Stored items:
= Beginning of Section =

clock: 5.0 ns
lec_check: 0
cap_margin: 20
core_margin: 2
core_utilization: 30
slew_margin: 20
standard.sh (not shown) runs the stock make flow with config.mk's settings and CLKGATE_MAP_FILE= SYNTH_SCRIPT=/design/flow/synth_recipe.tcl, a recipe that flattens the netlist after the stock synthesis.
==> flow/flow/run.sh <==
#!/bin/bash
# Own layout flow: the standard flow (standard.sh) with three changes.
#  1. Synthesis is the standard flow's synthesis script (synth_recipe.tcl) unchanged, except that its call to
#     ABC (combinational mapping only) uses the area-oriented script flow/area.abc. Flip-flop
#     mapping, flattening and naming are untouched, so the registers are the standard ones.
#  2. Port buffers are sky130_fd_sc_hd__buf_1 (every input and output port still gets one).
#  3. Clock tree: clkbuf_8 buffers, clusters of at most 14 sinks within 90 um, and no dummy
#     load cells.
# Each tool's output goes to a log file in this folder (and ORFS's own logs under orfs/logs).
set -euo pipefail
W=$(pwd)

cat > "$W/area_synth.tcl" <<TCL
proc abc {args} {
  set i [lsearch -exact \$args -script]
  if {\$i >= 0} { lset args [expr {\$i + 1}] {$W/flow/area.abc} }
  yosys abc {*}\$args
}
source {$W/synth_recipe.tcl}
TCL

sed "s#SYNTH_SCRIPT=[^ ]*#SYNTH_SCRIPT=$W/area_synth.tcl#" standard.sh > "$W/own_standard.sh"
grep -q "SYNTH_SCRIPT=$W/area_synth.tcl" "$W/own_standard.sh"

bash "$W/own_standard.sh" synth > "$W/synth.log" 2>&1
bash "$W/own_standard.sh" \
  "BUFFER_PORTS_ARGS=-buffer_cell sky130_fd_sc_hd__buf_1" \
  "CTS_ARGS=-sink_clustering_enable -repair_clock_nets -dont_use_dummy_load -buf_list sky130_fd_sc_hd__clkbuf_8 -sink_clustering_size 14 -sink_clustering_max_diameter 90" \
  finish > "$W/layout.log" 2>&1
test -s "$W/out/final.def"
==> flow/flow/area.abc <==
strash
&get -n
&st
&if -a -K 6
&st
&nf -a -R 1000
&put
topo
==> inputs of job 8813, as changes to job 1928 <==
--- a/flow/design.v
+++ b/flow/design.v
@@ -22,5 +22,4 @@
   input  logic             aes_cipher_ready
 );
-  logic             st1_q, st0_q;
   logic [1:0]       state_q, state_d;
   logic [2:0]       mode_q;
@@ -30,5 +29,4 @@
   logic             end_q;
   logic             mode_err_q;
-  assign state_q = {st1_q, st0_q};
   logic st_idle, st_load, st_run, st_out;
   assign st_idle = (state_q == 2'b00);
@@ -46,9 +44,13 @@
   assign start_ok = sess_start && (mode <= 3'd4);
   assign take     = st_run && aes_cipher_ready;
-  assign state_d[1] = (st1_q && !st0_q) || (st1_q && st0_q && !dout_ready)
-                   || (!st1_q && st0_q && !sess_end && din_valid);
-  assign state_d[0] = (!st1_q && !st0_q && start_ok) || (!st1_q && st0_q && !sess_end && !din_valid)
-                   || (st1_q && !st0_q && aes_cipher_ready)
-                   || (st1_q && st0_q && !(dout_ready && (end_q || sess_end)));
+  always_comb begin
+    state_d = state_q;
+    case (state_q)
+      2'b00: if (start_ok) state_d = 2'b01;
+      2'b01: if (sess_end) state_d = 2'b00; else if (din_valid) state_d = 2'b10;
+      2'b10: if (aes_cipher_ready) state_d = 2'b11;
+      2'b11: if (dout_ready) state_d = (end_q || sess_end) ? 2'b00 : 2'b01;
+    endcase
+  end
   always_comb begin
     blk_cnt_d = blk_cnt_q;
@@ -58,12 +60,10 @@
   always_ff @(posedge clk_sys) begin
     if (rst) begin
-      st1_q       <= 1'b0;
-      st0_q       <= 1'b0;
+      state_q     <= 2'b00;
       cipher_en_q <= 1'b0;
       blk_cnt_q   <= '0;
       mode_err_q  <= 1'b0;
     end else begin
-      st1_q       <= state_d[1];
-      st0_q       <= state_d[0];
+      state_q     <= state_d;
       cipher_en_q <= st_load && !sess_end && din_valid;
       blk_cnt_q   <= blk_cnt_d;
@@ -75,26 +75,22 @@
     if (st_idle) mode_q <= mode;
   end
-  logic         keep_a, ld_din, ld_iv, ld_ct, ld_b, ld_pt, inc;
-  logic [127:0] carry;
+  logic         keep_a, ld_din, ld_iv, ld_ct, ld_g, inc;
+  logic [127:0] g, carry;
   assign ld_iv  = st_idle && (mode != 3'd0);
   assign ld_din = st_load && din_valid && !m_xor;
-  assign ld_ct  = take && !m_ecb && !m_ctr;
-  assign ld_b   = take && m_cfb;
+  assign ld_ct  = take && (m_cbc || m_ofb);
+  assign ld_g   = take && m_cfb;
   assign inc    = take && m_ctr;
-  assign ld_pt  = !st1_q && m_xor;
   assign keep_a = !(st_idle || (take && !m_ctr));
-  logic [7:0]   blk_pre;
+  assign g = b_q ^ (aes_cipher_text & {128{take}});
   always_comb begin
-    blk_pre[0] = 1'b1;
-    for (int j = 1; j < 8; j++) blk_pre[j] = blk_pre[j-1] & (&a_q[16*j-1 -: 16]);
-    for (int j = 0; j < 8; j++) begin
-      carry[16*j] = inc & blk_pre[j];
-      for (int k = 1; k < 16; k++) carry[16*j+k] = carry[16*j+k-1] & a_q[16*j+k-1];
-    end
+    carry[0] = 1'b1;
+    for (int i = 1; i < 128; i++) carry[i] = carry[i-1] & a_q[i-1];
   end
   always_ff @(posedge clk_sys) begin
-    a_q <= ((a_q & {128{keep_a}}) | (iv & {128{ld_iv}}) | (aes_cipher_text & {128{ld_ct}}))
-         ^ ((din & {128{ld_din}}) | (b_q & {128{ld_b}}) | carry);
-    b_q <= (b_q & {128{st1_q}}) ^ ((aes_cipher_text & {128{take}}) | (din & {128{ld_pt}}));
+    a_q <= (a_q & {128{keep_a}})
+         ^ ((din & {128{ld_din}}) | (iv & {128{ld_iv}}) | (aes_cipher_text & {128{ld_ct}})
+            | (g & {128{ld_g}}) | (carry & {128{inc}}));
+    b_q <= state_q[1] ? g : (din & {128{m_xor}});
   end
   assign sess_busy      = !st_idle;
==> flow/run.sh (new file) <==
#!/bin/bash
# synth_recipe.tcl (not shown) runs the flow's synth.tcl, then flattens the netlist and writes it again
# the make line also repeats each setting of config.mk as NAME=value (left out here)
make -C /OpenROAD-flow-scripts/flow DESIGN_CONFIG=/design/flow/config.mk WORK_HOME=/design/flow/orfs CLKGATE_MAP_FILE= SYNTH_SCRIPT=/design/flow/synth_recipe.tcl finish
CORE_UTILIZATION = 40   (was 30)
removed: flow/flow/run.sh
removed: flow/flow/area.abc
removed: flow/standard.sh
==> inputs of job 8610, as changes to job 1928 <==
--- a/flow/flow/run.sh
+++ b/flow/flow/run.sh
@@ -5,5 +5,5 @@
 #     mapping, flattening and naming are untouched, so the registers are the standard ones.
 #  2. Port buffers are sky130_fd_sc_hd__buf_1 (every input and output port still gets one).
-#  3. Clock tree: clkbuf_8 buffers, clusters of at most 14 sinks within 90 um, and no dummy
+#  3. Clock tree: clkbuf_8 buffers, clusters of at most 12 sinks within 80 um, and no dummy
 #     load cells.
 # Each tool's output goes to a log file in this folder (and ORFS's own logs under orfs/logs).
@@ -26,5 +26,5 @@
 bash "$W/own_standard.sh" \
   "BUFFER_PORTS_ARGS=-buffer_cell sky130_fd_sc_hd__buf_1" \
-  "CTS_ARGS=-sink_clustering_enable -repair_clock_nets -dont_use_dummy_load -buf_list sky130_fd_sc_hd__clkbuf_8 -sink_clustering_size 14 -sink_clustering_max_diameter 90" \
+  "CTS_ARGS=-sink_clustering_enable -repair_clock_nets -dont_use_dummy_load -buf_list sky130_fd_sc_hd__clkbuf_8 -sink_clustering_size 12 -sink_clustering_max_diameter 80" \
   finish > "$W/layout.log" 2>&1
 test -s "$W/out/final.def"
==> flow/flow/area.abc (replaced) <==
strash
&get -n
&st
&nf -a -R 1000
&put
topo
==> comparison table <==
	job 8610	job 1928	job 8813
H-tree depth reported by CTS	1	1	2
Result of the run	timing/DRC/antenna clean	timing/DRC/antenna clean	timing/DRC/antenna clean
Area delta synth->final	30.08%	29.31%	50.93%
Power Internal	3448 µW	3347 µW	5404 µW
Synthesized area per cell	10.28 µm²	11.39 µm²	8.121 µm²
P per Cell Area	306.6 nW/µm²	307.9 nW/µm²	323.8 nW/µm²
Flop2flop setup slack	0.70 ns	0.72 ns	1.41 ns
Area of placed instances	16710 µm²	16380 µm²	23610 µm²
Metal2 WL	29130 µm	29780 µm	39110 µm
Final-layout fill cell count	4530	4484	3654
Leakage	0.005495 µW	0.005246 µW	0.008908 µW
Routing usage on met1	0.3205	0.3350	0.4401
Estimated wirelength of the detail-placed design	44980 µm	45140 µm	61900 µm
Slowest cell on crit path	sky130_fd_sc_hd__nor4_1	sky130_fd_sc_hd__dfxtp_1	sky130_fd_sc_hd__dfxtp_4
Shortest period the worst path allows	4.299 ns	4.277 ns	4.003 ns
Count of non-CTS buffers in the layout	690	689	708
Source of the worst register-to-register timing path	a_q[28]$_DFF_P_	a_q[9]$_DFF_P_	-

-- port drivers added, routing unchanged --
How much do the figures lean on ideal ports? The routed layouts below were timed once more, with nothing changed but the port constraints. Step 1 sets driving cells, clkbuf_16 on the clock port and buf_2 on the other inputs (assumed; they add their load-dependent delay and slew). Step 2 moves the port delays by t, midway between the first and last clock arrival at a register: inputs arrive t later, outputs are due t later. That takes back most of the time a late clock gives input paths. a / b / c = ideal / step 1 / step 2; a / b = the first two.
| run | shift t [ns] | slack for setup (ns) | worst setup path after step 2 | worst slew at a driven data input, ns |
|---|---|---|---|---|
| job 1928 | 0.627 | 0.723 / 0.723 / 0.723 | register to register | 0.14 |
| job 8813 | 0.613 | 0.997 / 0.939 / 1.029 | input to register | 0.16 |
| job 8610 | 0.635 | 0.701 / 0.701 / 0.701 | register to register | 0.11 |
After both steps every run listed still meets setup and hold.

= End of Section =

TASK TO COMPLETE |
Going back over the entries above, copy word for word every line from the one that has "input, ns |" on through the one that has "register | 0.11 |".

THE COMPLETED TASK |
| run | shift t [ns] | slack for setup (ns) | worst setup path after step 2 | worst slew at a driven data input, ns |
|---|---|---|---|---|
| job 1928 | 0.627 | 0.723 / 0.723 / 0.723 | register to register | 0.14 |
| job 8813 | 0.613 | 0.997 / 0.939 / 1.029 | input to register | 0.16 |
| job 8610 | 0.635 | 0.701 / 0.701 / 0.701 | register to register | 0.11 |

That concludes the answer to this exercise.